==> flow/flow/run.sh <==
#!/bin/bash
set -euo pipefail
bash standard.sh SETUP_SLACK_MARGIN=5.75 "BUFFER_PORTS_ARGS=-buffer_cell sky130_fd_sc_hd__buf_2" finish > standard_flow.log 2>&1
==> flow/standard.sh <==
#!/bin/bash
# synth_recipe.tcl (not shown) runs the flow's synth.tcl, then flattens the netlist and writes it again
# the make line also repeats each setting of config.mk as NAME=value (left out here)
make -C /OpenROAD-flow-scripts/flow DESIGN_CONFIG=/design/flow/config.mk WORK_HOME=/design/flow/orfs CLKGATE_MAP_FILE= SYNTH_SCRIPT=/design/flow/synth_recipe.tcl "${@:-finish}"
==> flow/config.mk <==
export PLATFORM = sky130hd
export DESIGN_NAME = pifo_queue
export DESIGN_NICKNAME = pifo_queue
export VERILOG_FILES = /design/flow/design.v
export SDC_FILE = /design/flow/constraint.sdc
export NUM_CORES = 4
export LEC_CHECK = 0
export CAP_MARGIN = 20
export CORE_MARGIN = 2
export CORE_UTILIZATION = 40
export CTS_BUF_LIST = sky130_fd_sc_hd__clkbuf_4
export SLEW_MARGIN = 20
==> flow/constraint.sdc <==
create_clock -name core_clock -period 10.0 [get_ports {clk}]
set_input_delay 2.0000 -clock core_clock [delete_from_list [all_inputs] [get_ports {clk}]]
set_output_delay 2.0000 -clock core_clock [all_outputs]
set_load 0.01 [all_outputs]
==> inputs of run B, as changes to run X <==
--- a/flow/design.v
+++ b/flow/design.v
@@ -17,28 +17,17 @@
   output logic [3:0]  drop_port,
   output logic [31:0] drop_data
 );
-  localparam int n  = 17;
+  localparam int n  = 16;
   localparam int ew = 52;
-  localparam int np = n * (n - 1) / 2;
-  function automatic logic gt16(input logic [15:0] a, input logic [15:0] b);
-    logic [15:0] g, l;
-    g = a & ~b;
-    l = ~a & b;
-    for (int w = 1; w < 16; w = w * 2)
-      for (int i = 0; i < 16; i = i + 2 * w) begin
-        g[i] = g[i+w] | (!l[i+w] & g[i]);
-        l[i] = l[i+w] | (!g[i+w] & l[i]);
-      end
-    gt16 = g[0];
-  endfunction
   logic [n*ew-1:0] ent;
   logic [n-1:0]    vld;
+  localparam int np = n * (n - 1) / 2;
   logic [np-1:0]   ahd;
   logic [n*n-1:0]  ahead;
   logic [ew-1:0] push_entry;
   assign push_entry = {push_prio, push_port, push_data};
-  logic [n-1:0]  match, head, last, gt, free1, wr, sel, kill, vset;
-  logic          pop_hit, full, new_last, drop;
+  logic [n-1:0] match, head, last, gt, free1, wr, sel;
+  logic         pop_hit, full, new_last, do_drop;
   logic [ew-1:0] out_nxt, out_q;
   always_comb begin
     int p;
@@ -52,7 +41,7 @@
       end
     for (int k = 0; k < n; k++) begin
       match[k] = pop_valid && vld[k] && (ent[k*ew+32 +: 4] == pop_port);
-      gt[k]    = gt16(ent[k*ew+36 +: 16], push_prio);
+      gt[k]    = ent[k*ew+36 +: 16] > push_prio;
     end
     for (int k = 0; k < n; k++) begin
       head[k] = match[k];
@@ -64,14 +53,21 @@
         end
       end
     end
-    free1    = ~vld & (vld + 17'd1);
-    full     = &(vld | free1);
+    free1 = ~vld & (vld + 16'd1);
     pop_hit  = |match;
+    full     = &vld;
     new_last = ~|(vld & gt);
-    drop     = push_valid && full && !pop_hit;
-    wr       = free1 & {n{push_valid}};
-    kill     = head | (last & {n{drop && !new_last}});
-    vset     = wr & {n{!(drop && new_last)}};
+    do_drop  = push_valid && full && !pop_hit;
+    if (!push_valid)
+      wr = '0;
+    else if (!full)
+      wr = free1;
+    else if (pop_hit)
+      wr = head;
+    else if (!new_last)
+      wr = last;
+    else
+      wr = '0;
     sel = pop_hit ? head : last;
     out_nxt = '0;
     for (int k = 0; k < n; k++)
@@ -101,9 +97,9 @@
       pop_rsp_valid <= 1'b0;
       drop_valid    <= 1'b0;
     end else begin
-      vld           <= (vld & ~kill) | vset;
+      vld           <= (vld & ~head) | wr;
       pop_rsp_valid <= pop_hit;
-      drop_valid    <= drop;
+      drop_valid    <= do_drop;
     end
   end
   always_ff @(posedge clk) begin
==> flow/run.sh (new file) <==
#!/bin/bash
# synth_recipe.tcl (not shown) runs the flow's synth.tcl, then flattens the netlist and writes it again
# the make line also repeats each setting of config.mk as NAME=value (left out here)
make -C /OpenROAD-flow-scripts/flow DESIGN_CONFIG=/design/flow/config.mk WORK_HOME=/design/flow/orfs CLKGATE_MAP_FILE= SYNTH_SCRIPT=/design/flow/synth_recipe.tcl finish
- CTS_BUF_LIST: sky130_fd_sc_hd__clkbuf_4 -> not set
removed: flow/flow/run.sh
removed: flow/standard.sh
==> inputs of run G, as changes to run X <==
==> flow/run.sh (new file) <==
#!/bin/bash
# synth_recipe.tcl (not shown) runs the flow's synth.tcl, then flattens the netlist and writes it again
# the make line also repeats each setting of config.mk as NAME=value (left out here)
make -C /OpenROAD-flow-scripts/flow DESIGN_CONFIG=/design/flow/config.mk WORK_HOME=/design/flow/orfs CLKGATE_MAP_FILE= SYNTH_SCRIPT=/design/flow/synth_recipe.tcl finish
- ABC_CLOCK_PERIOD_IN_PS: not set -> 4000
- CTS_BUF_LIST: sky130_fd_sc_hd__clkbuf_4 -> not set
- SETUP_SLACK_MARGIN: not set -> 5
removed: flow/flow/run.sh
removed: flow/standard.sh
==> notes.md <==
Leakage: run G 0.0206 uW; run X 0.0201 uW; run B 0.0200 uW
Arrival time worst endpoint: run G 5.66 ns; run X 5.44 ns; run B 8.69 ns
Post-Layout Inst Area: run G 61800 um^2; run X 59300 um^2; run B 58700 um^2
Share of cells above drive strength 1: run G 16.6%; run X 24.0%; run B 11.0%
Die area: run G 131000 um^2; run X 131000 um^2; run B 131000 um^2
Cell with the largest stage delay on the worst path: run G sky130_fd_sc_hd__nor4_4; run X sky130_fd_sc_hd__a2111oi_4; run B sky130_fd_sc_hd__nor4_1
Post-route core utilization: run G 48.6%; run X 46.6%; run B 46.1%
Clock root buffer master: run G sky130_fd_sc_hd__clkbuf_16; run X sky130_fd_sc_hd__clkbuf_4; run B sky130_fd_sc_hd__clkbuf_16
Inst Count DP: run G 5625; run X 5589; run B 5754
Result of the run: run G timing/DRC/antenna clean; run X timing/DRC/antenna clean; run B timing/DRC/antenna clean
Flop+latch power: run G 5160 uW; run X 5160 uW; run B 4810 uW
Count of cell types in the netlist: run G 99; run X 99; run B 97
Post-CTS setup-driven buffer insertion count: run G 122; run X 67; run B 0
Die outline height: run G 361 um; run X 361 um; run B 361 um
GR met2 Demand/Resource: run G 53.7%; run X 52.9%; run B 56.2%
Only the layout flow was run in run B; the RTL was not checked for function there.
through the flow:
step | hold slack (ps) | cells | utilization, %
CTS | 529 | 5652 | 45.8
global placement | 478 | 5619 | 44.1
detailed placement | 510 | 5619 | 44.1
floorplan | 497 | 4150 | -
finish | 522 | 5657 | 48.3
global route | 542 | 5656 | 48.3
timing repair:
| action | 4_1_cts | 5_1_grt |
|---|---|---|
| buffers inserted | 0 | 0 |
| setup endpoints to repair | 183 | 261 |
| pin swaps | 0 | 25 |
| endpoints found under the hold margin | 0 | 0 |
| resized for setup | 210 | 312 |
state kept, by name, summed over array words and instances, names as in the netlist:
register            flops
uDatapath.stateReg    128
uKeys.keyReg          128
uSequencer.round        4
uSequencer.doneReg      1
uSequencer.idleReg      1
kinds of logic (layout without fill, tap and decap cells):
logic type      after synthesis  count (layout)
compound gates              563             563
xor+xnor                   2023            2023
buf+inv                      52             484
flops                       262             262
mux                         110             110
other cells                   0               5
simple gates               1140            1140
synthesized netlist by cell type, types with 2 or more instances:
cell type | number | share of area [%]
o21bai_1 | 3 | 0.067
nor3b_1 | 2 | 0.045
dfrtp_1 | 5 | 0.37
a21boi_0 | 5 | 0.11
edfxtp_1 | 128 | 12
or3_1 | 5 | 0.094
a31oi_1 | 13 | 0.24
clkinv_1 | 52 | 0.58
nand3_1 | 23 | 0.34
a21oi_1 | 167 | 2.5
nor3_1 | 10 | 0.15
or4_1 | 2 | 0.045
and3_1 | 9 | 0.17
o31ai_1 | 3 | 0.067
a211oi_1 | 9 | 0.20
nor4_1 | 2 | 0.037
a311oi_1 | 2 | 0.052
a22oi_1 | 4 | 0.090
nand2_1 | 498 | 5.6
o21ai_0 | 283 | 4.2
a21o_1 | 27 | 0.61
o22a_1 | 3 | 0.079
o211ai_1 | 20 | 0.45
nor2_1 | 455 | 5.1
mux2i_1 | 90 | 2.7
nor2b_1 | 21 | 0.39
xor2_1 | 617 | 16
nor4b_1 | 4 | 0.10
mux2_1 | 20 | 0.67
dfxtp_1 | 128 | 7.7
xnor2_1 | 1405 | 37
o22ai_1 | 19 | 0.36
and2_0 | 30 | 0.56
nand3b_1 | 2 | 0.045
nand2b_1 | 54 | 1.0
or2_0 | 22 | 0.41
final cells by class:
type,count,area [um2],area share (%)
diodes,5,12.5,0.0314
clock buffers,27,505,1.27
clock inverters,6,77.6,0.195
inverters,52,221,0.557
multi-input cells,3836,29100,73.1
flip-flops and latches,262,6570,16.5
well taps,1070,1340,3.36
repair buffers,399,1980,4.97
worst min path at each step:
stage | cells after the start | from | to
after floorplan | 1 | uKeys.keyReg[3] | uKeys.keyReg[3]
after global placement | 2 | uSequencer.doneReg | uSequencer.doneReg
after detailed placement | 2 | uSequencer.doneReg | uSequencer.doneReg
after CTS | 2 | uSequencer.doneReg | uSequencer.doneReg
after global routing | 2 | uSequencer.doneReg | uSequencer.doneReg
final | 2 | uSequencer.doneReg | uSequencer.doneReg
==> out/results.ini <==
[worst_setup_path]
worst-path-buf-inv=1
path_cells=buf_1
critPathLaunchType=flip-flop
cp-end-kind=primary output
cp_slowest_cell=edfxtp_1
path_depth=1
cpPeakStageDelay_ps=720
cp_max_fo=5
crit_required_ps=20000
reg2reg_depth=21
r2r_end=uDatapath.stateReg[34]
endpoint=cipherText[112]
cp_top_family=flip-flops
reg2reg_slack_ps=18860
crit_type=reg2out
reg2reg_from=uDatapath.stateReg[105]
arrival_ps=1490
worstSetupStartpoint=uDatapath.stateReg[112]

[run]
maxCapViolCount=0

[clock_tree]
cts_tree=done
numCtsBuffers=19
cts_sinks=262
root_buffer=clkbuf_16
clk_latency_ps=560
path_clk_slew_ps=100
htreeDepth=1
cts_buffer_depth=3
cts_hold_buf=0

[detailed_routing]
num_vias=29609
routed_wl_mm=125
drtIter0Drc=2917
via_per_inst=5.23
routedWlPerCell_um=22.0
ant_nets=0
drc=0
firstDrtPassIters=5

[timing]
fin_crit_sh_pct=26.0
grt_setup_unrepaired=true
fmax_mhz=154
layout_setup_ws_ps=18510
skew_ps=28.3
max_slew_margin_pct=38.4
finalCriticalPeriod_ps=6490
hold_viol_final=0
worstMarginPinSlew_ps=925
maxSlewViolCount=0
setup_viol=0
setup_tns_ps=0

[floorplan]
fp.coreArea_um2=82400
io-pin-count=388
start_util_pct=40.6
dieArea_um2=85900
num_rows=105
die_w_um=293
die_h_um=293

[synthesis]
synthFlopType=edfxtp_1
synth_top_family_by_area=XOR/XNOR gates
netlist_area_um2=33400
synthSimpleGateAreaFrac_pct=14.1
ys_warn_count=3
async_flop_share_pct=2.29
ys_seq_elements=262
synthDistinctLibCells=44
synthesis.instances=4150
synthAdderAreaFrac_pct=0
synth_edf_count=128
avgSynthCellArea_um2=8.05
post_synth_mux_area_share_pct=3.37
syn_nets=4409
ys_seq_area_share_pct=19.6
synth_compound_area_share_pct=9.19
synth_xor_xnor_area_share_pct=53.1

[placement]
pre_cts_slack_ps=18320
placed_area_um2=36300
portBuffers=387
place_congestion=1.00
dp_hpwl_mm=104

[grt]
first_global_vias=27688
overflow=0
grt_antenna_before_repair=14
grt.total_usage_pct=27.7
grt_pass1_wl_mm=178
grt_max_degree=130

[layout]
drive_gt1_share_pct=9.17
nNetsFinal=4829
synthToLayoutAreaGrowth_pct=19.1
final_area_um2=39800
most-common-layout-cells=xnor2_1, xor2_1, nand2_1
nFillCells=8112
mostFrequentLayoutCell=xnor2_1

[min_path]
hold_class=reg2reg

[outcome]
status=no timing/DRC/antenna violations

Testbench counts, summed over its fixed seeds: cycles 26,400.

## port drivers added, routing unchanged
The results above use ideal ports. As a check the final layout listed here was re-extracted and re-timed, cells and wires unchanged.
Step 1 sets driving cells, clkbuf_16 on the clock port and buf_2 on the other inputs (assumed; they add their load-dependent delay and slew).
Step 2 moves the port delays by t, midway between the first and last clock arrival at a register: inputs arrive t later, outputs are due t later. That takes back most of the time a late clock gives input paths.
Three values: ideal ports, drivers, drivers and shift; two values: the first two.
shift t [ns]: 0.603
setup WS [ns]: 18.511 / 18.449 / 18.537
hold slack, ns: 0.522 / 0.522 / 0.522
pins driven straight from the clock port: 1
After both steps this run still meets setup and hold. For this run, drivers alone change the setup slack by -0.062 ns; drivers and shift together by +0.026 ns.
+---+
When you reach the line with "die_w_um=293" in the records above, start writing out lines exactly, and stop once the line with "The results above" has been written; include nothing else.

◆ **Task response**:
die_w_um=293
die_h_um=293

[synthesis]
synthFlopType=edfxtp_1
synth_top_family_by_area=XOR/XNOR gates
netlist_area_um2=33400
synthSimpleGateAreaFrac_pct=14.1
ys_warn_count=3
async_flop_share_pct=2.29
ys_seq_elements=262
synthDistinctLibCells=44
synthesis.instances=4150
synthAdderAreaFrac_pct=0
synth_edf_count=128
avgSynthCellArea_um2=8.05
post_synth_mux_area_share_pct=3.37
syn_nets=4409
ys_seq_area_share_pct=19.6
synth_compound_area_share_pct=9.19
synth_xor_xnor_area_share_pct=53.1

[placement]
pre_cts_slack_ps=18320
placed_area_um2=36300
portBuffers=387
place_congestion=1.00
dp_hpwl_mm=104

[grt]
first_global_vias=27688
overflow=0
grt_antenna_before_repair=14
grt.total_usage_pct=27.7
grt_pass1_wl_mm=178
grt_max_degree=130

[layout]
drive_gt1_share_pct=9.17
nNetsFinal=4829
synthToLayoutAreaGrowth_pct=19.1
final_area_um2=39800
most-common-layout-cells=xnor2_1, xor2_1, nand2_1
nFillCells=8112
mostFrequentLayoutCell=xnor2_1

[min_path]
hold_class=reg2reg

[outcome]
status=no timing/DRC/antenna violations

Testbench counts, summed over its fixed seeds: cycles 26,400.

## port drivers added, routing unchanged
The results above use ideal ports. As a check the final layout listed here was re-extracted and re-timed, cells and wires unchanged.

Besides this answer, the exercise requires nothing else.